Friday, December 19, 2008

Just Do It Anyway

Q: What’s a president to do when lawmakers can’t achieve enough agreement to approve a provision he wants to pass? A: Do it anyway by executive fiat. That’s what happens in a banana republic. Or rather, that’s what happens in the U.S.A.

The nation’s Big Three automobile makers and their union fellow travelers have dumped about a quarter million dollars into politics this year, all in the hopes of preserving their uncompetitive good-old-boys-centric business model. But when the car companies’ chief executives (and their union cronies) came panhandling the government, they refused to bend enough even for the hooligans in Congress to stomach.

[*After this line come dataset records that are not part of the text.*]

<file path="src/rtl/cdc_pkg.sv">
// Shared types and constants for the request/acknowledge clock-domain crossing.
package cdc_pkg;

  // Source-side handshake controller states.
  typedef enum logic [1:0] {
    StIdle,
    StWaitHi,
    StWaitLo,
    StRecover
  } state_t;

  // Legal depth range for the single-bit synchroniser.
  localparam int unsigned SYNC_STAGES_MIN = 2;
  localparam int unsigned SYNC_STAGES_MAX = 4;

  // Width of a timer that must hold the values 0..cycles, never narrower than one bit.
  function automatic int unsigned timer_width(input int unsigned cycles);
    int unsigned w;
    w = $clog2(cycles + 1);
    return (w < 1) ? 1 : w;
  endfunction

endpackage

</file>
<file path="src/rtl/sync_bit.sv">
// N-flop single-bit synchroniser with asynchronous active-low reset.
module sync_bit
  import cdc_pkg::*;
#(
  parameter int unsigned STAGES = 2
) (
  input  logic clk,
  input  logic reset_in,
  input  logic d,
  output logic q
);

  if (STAGES < SYNC_STAGES_MIN || STAGES > SYNC_STAGES_MAX) begin : gen_bad_stages
    $error("sync_bit: STAGES must be in the range 2..4");
  end

  logic [STAGES-1:0] chain;

  // Shift the asynchronous input through the flop chain; the first flop may go metastable.
  always_ff @(posedge clk or negedge reset_in) begin
    if (!reset_in) begin
      chain <= '0;
    end else begin
      chain <= {chain[STAGES-2:0], d};
    end
  end

  assign q = chain[STAGES-1];

endmodule

</file>
<file path="src/rtl/cdc_req_ack_src.sv">
// Source-side controller of a four-phase req/ack crossing: accepts one word per valid/ready
// handshake, holds it while req is high, and reports completion or timeout.
module cdc_req_ack_src
  import cdc_pkg::*;
#(
  parameter int unsigned DATA_WIDTH     = 8,
  parameter int unsigned SYNC_STAGES    = 2,
  parameter int unsigned TIMEOUT_CYCLES = 64
) (
  input  logic                  clk_a,
  input  logic                  reset_in,
  input  logic                  vld_in,
  input  logic [DATA_WIDTH-1:0] data_in,
  output logic                  rdy_out,
  output logic                  req_out,
  output logic [DATA_WIDTH-1:0] data_out,
  input  logic                  ack_in,
  output logic                  done_out,
  output logic                  timeout_out,
  output logic                  busy_out
);

  if (SYNC_STAGES < SYNC_STAGES_MIN || SYNC_STAGES > SYNC_STAGES_MAX) begin : gen_bad_stages
    $error("cdc_req_ack_src: SYNC_STAGES must be in the range 2..4");
  end

  localparam int unsigned TIMER_WIDTH = timer_width(TIMEOUT_CYCLES);
  localparam bit TIMEOUT_EN = (TIMEOUT_CYCLES != 0);
  // Last timer value before abort; irrelevant (and held at 0) when the timeout is disabled.
  localparam logic [TIMER_WIDTH-1:0] TIMER_LAST =
      TIMEOUT_EN ? TIMER_WIDTH'(TIMEOUT_CYCLES - 1) : '0;
  localparam logic [TIMER_WIDTH-1:0] TIMER_MAX = '1;

  state_t                 state;
  logic [TIMER_WIDTH-1:0] timer;
  logic [TIMER_WIDTH-1:0] timer_next;
  logic                   ack_s;
  logic                   expired;

  sync_bit #(
    .STAGES (SYNC_STAGES)
  ) u_ack_sync (
    .clk      (clk_a),
    .reset_in (reset_in),
    .d        (ack_in),
    .q        (ack_s)
  );

  // Saturating increment; the timer stays at 0 when the timeout is disabled.
  assign timer_next = (TIMEOUT_EN && (timer != TIMER_MAX)) ? timer + TIMER_WIDTH'(1) : timer;
  assign expired    = TIMEOUT_EN && (timer == TIMER_LAST);

  // Both decoded from registers only: no combinational path from vld_in.
  assign rdy_out  = (state == StIdle) && !ack_s;
  assign busy_out = (state != StIdle);

  // Handshake FSM with registered req, data and one-cycle status pulses.
  always_ff @(posedge clk_a or negedge reset_in) begin
    if (!reset_in) begin
      state       <= StIdle;
      timer       <= '0;
      req_out     <= 1'b0;
      data_out    <= '0;
      done_out    <= 1'b0;
      timeout_out <= 1'b0;
    end else begin
      done_out    <= 1'b0;
      timeout_out <= 1'b0;
      unique case (state)
        StIdle: begin
          // A stale ack from an aborted transfer blocks acceptance until it clears.
          if (vld_in && !ack_s) begin
            data_out <= data_in;
            req_out  <= 1'b1;
            timer    <= '0;
            state    <= StWaitHi;
          end
        end
        StWaitHi: begin
          // The exit condition takes priority over a coincident expiry.
          if (ack_s) begin
            req_out <= 1'b0;
            timer   <= '0;
            state   <= StWaitLo;
          end else if (expired) begin
            timeout_out <= 1'b1;
            req_out     <= 1'b0;
            state       <= StRecover;
          end else begin
            timer <= timer_next;
          end
        end
        StWaitLo: begin
          if (!ack_s) begin
            done_out <= 1'b1;
            state    <= StIdle;
          end else if (expired) begin
            timeout_out <= 1'b1;
            req_out     <= 1'b0;
            state       <= StRecover;
          end else begin
            timer <= timer_next;
          end
        end
        StRecover: begin
          req_out <= 1'b0;
          if (!ack_s) begin
            state <= StIdle;
          end
        end
        default: begin
          req_out <= 1'b0;
          state   <= StIdle;
        end
      endcase
    end
  end

endmodule

</file>
[src/rtl/pwm_audio_out.sv]
// PWM audio output stage: PCM samples enter a small FIFO through valid/ready,
// and one sample is loaded as the PWM duty at each period boundary.

module pwm_sample_fifo #(
    parameter int WIDTH = 8,
    parameter int DEPTH = 4,
    localparam int AW = $clog2(DEPTH)
) (
    input  logic             clk_in,
    input  logic             rst,
    input  logic             push,
    input  logic             pop,
    input  logic [WIDTH-1:0] din,
    output logic [WIDTH-1:0] head,
    output logic             full,
    output logic             empty,
    output logic [AW:0]      level
);

    logic [WIDTH-1:0] mem [DEPTH];
    logic [AW-1:0]    wr_ptr;
    logic [AW-1:0]    rd_ptr;
    logic             do_push;
    logic             do_pop;

    assign full    = (level == (AW+1)'(DEPTH));
    assign empty   = (level == '0);
    assign do_push = push && !full;
    assign do_pop  = pop && !empty;
    assign head    = mem[rd_ptr];

    // Storage has no reset; level and pointers alone define what is valid.
    always_ff @(posedge clk_in) begin
        if (do_push)
            mem[wr_ptr] <= din;
    end

    // DEPTH is a power of two, so the pointers wrap on their own.
    always_ff @(posedge clk_in or posedge rst) begin
        if (rst) begin
            wr_ptr <= '0;
            rd_ptr <= '0;
            level  <= '0;
        end else begin
            if (do_push)
                wr_ptr <= wr_ptr + 1'b1;
            if (do_pop)
                rd_ptr <= rd_ptr + 1'b1;
            case ({do_push, do_pop})
                2'b10:   level <= level + 1'b1;
                2'b01:   level <= level - 1'b1;
                default: level <= level;
            endcase
        end
    end

endmodule

module pwm_audio_out #(
    parameter int WIDTH      = 8,
    parameter int CLK_DIV    = 1,
    parameter int FIFO_DEPTH = 4,
    parameter int SIGNED_IN  = 0
) (
    input  logic                          clk_in,
    input  logic                          rst,
    input  logic                          en,
    input  logic [WIDTH-1:0]              sample_in,
    input  logic                          sample_valid,
    output logic                          sample_ready,
    output logic                          pwm_out,
    output logic                          period_start,
    output logic                          underrun,
    output logic [$clog2(FIFO_DEPTH):0]   fifo_level
);

    localparam int                PW       = (CLK_DIV > 1) ? $clog2(CLK_DIV) : 1;
    localparam logic [PW-1:0]     PRE_MAX  = PW'(CLK_DIV - 1);
    localparam logic [WIDTH-1:0]  MIDSCALE = {1'b1, {(WIDTH-1){1'b0}}};
    // Flipping the MSB maps two's complement onto offset binary.
    localparam logic [WIDTH-1:0]  IN_XOR   = (SIGNED_IN != 0) ? MIDSCALE : '0;

    logic [PW-1:0]    prescaler;
    logic [WIDTH-1:0] counter;
    logic [WIDTH-1:0] duty;
    logic [WIDTH-1:0] fifo_head;
    logic             fifo_full;
    logic             fifo_empty;
    logic             tick;
    logic             boundary;
    logic             push;
    logic             pop;

    assign sample_ready = !fifo_full;
    assign push         = sample_valid && sample_ready;
    assign tick         = en && (prescaler == PRE_MAX);
    assign boundary     = tick && (counter == '1);
    assign pop          = boundary && !fifo_empty;

    pwm_sample_fifo #(
        .WIDTH (WIDTH),
        .DEPTH (FIFO_DEPTH)
    ) u_fifo (
        .clk_in (clk_in),
        .rst    (rst),
        .push   (push),
        .pop    (pop),
        .din    (sample_in ^ IN_XOR),
        .head   (fifo_head),
        .full   (fifo_full),
        .empty  (fifo_empty),
        .level  (fifo_level)
    );

    // Disabling parks the timebase at zero so re-enable starts a clean period.
    always_ff @(posedge clk_in or posedge rst) begin
        if (rst) begin
            prescaler <= '0;
            counter   <= '0;
        end else if (!en) begin
            prescaler <= '0;
            counter   <= '0;
        end else begin
            prescaler <= tick ? '0 : prescaler + 1'b1;
            if (tick)
                counter <= counter + 1'b1;
        end
    end

    // Duty only changes at the wrap; an empty FIFO keeps the last level.
    always_ff @(posedge clk_in or posedge rst) begin
        if (rst) begin
            duty         <= MIDSCALE;
            period_start <= 1'b0;
            underrun     <= 1'b0;
            pwm_out      <= 1'b0;
        end else begin
            if (pop)
                duty <= fifo_head;
            period_start <= boundary;
            underrun     <= boundary && fifo_empty;
            pwm_out      <= en && (counter < duty);
        end
    end

endmodule

[config.mk]
export PLATFORM = sky130hd
export DESIGN_NAME = pwm_audio_out
export DESIGN_NICKNAME = d
export VERILOG_FILES = /design/src/rtl/pwm_audio_out.sv
export SDC_FILE = /design/constraint.sdc
export NUM_CORES = 1
export LEC_CHECK = 0
export CAP_MARGIN = 20
export CORE_ASPECT_RATIO = 0.9
export CORE_UTILIZATION = 31
export CTS_CLUSTER_DIAMETER = 200
export DETAILED_ROUTE_END_ITERATION = 10
export PLACE_DENSITY = 0.54
export SLEW_MARGIN = 20
export SYNTH_ARGS = -nofsm -noshare
export SYNTH_HDL_FRONTEND = slang
export SYNTH_SLANG_ARGS = --single-unit
[constraint.sdc]
create_clock -name clk_in -period 5.35 [get_ports clk_in]
set_clock_uncertainty 0.05 [all_clocks]
set_input_delay 1.07 -clock clk_in [delete_from_list [all_inputs] [get_ports clk_in]]
set_output_delay 1.07 -clock clk_in [all_outputs]
set_load 0.02 [all_outputs]
* Word-level counts from Yosys, hierarchy flattened
Memories as Yosys holds them, arrays and structs flattened. A register that Yosys moved wholly into a read port is not among the register bits.
Cells that the tools add are included.
** Storage, ports and cells
- Register bits :: 19
- RAM bits :: 32
- Memories :: 1
** Memory list
- u_fifo.mem :: depth 4, width 8, rd ports 1, clocked after Yosys merged registers in 1, write ports 1, RTL line 20 : logic [WIDTH-1:0] mem [DEPTH];
** Cells by class
- $add $sub $neg :: 6
- $lt $le $gt $ge :: 1
- Equal/unequal tests :: 5
- Multiplexer cells :: 7
- Bitwise operators :: 1
- Reductions and logical operators :: 12
** Operators by type and width (number)
- two-way mux 8 bit :: 2
- adder 8 x 1 -> 8 bit, second input constant :: 1
- == test 8 bit, second input constant :: 1
- logical AND 1 bit :: 8
- less-than comparator 8 bit :: 1
- one-hot mux 3 bit (2 select lines) :: 1
- adder 2 x 1 -> 2 bit, second input constant :: 2
- two-way mux 1 bit :: 4
- adder 3 x 1 -> 3 bit, second input constant :: 1
- == test 3 bit, second input constant :: 1
- zero test 3 bit :: 1
- subtractor 3 x 1 -> 3 bit, second input constant :: 1
- == test 2 x 1 -> 1 bit, second input constant :: 1
- == test 2 bit, second input constant :: 1
- zero test 1 bit :: 2
- inequality test 2 x 1 -> 1 bit, second input constant :: 1
- nonzero test 2 bit :: 1
- adder 1 bit, second input constant :: 1
- inverter 1 bit :: 1

* Longest topological paths before layout
- Depth in word-level cells :: 7
- Gate-level depth with buffers :: 10
- Depth with buffers taken out :: 9

* Modules after synthesis
A second synthesis with hierarchy kept.
** Unflattened totals
- Cell total of the unflattened synthesis :: 170
- Area, all modules :: 2631.3 um^2
** By module, submodules not included
- pwm_sample_fifo :: instances 1, cells an instance 80, area an instance 1596.5 um^2
- pwm_audio_out :: instances 1, cells an instance 90, area an instance 1034.7 um^2

* Worst setup path after synthesis
Ideal clock, no wire load.
- Path type :: input-to-reg
- Start :: input en
- End :: register u_fifo.level[2]
- Arrival :: 2436 ps
- Setup slack :: 2784 ps
- Cell stages on the path :: 9
- Cell sequence :: and4b_2 nand2_1 nor2_1 ha_1 inv_1 fa_1 xor2_1 nor2_1 xor2_1
** Between the ends
- Cells in the longest elaborated chain, start to end :: 6
** RTL lines
- start: declaration :: RTL line 67 : input logic en,
- logical AND 1 bit (*) :: RTL line 96 : assign tick = en && (prescaler == PRE_MAX);
- logical AND 1 bit (*) :: RTL line 97 : assign boundary = tick && (counter == '1);
- logical AND 1 bit (*) :: RTL line 98 : assign pop = boundary && !fifo_empty;
- via pop :: RTL line 92 : logic pop;
- logical AND 1 bit (*) :: RTL line 29 : assign do_pop = pop && !empty;
- == test 2 x 1 -> 1 bit or == test 2 bit (tied branches) :: RTL line 49 : case ({do_push, do_pop})
- one-hot mux 3 bit (2 select lines) or nonzero test 2 bit (tied branches)
- end signal: assignment :: RTL line 50 : 2'b10: level <= level + 1'b1;
- end signal: assignment :: RTL line 51 : 2'b01: level <= level - 1'b1;
- end signal: assignment :: RTL line 52 : default: level <= level;
- end: declaration :: RTL line 17 : output logic [AW:0] level
Mark *: on every way through the listed nets, which the timed path passes. The rest lies on a longest branch.
A chain may end at the register's enable or synchronous reset.

* Worst setup path after layout
Same ends and word-level chain as after synthesis.

==> metrics.md <==
| Metric | Value |
|---|---|
| Status | complete, no violations |
| Register area share after synthesis | 62.7% |
| Total number of vias | roughly 1.4k |
| Number of synthesized flops with an enable pin | 32 |
| Die area | between 8000 and 9000 sq um |
| Post-synth top cells | edfxtp_1 (32), dfrtp_1 (26), inv_1 (14) |
| CTS tree | done |
| Die X | between 90 and 100 microns |
| Final period demand of the worst path | between 2000 and 3000 ps |
| Endpoint class of the critical path | flop |
| Synth Register Bits | between 50 and 60 |
| Worst slack, placed | about 2100 ps |
| Initial DRC Count | 50 |
| First drt pass iteration count | 4 |
| Final Hold Viols | 0 |
| Htree depth | 3 |
| Total CTS buffers | 9 |
| Largest net degree at the start of global routing | 28 |
| Cell variety after synth | roughly 40 |
| Final setup margin | 2460 ps |
| DIE HEIGHT | 89.1 microns |
| Most frequent cell after synthesis | edfxtp_1 |
| Synth area leader | edfxtp_1 |
| Final period utilization | between 50 and 60% |
| DR vias/cell | ~4.7 |
| Vias in the first global route | between 1k and 1.5k |
| Clk slew on worst S/H paths | ~60 ps |
| Ys Warns | 0 |
| Placer Congestion | between 0.7 and 0.8 |
| Later-pin clock latency in the skew report | between 300 and 400 ps |
| Hold Buf Count CTS | 0 |
| Total GRT Usage | between 10% and 20% |
| First-pass GRT wire length | about 7500 microns |
| Max-cap violation count | 0 |
| Synth Flop Type | edfxtp_1 |
| Post-DRT Antenna Nets | 0 |
| Hpwl dp | 3010 microns |
| Crit path max fanout | 3 |
| RSZ-0062 raised after global routing | false |
| Root buffer cell | clkbuf_8 |
| Port buffer count | 18 |
| Leakage power figure | between 1 and 1.5 nW |
| Num rows | 31 |
| Clock Path Buffers | 2 |
| Nets | about 220 |
| Max Fclk | approximately 350 MHz |
| Yosys top cell area share | between 30% and 40% |
| TritonCTS Sinks | 59 |
| Net Sw Frac | 27.1% |
| # Post-CTS Setup Buffers | 0 |
| Layout cells sized above 1 | between 10% and 20% |
| Initial antenna violation count | 0 |
| Asr flop ratio synth | between 40% and 50% |
| Initial Utilization | between 30% and 40% |
| Synth Cell Area | approximately 2600 sq um |
| WHS | 455 ps |
| # diodes | 0 |
| Crit path kind | input pin to flop |
| Ports | 19 |
| Synthesized instance count | between 150 and 200 |
| Post-Route WL | 4390 microns |
| Sequential share of power | 50.1% |
| Peak VDD IR | ~0.00018 V |
| WP data required | ~5600 ps |
| Post-cts resize count | 0 |
| # DRC | 0 |
| WP data arrival | roughly 3100 ps |
| Synthesized Nets | 196 |
| Gate power share | between 10% and 20% |
| Net switching power | roughly 0.32 mW |
| Slew Limit Fails | 0 |
| Hold Path Class | flop to flop |
| Final setup viols | 0 |
| PD cells | 384 nW/um^2 |
| Relative slew slack | 58.3% |
| CP Launch Type | input pin |
| Avg WL per Cell | between 10 and 15 microns |
| GR Overflow Total | 0 |
| Area grow syn2layout | 18.0% |
| Setup TNS | 0 ps |
| Clock share of power | roughly a third |
| Synthesized area per cell | 15.4 sq um |
| Ranking of synthesized cells by area | edfxtp_1 (37%), dfrtp_1 (25%), mux4_2 (6.9%) |
| Int Pwr | 0.864 mW |
| Placeable core area | 8110 sq um |
| Slew @ Worst Pin | 625 ps |
logic make-up after synthesis:
group | synth area share (%)
flip-flops | 62.7
AND/OR/NAND/NOR | 9.24
buffers and inverters | 3.16
AO/OA/AOI/OAI | 3.26
adder cells (fa/ha/maj) | 6.99
XOR/XNOR | 3.35
multiplexers | 11.2
other | 0.144
routing by layer:
layer / routed length (microns) / GRT usage [%] / part of all wire [%]
met5: 0 / 0 / 0
met4: 67 / 5.29 / 1.5
met2: 2040 / 18.0 / 46
met1: 2080 / 15.3 / 47
met3: 207 / 4.85 / 4.7
worst paths after layout:
check	slack, ps	from	endpoint	cells after the start
max in group asynchronous	3820	rst	duty[4]$_DFFE_PP0P_	2
setup / recovery	2460	en	u_fifo.level[2]$_DFFE_PP0P_	10
setup reg to reg	3100	u_fifo.level[1]$_DFFE_PP0P_	u_fifo.level[2]$_DFFE_PP0P_	9
hold / removal	460	duty[5]$_DFFE_PP0P_	duty[5]$_DFFE_PP0P_	1
hold reg to reg	460	duty[5]$_DFFE_PP0P_	duty[5]$_DFFE_PP0P_	1
min in group asynchronous	1060	rst	duty[2]$_DFFE_PP0P_	2
layout make-up:
class,instances,area [sq um]
clock buffer,10,128
multi-input combinational,93,892
fill,752,5020
sequential,59,1640
timing repair buffer,18,180
inverter,15,56.3
clock inverter,6,65.1
tap,99,124
power by group through the flow:
stage / Sequential, mW / Combinational (mW) / Clock, mW
finish: 0.593 / 0.205 / 0.386
global route: 0.602 / 0.234 / 0.415
CTS: 0.594 / 0.212 / 0.399
global placement: 0.601 / 0.205 / 0
detailed placement: 0.602 / 0.211 / 0
floorplan: 0.605 / 0.119 / 0
placed cells by master, fill, tap and decap left out, types with 3 or more instances in the layout:
cell type and count:
a21oi_1 4, and3_1 4, clkbuf_8 9, clkdlybuf4s50_1 18, clkinvlp_4 3, dfrtp_1 26
edfxtp_1 32, ha_1 13, inv_1 13, mux2_2 9, mux4_2 8, nand2_1 5
nand4b_1 3, nor2_1 8, o21ai_0 3, xnor2_1 5, xor2_1 5
critical path, cell delays in order:
cell             delay, ps
clkdlybuf4s50_1        520
and4b_2                300
nand2_1                 60
nor2_1                 110
ha_1                   200
inv_1                   60
fa_1                   370
xor2_1                 150
nor2_1                 110
xor2_1                 150
state kept, by name, indices dropped and copies added (netlist names), 2 cells and up:
register	flops
counter	8
duty	8
u_fifo.level	3
u_fifo.mem	32
u_fifo.rd_ptr	2
u_fifo.wr_ptr	2
per-stage QoR:
step | total power [mW] | instances | util (%) | instance area, sq um
after floorplan | 0.724 | 170 | - | 2610
after detailed placement | 0.813 | 284 | 35.7 | 2890
after global placement | 0.806 | 284 | 35.7 | 2890
after CTS | 1.21 | 300 | 38.0 | 3080
after global routing | 1.25 | 300 | 38.0 | 3080
final | 1.18 | 300 | 38.0 | 3080
Power figures use the tool's default switching activity.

No problem. President Bush decided this morning to use $17.4 billion of the gargantuan financial industry bailout fund (i.e. a boatload of cash the government doesn’t really have — and remember that the Treasury Secretary has authority to use it pretty much however he wants) to make sure that the car company and union execs won’t be kicked out of their plush jobs (see AP report). At least, not just yet.

You see, it’s apparently OK for government to take money from prudent taxpayers and pump it into failing businesses to make sure that your precious resources are used in the least efficient manner. You wily investors wouldn’t do this yourself, so government must force you to do so. For the public good, of course.

But it’s all OK, because these are only “temporary loans.” To get this lucre, the car companies must agree to come up with a plan that will ensure viability within 90 days. Holy guacamole! These guys have been going down the toilet for 30 years (and especially for the past five years), and they don’t yet have a plan for becoming viable?! How is 90 days going to change that?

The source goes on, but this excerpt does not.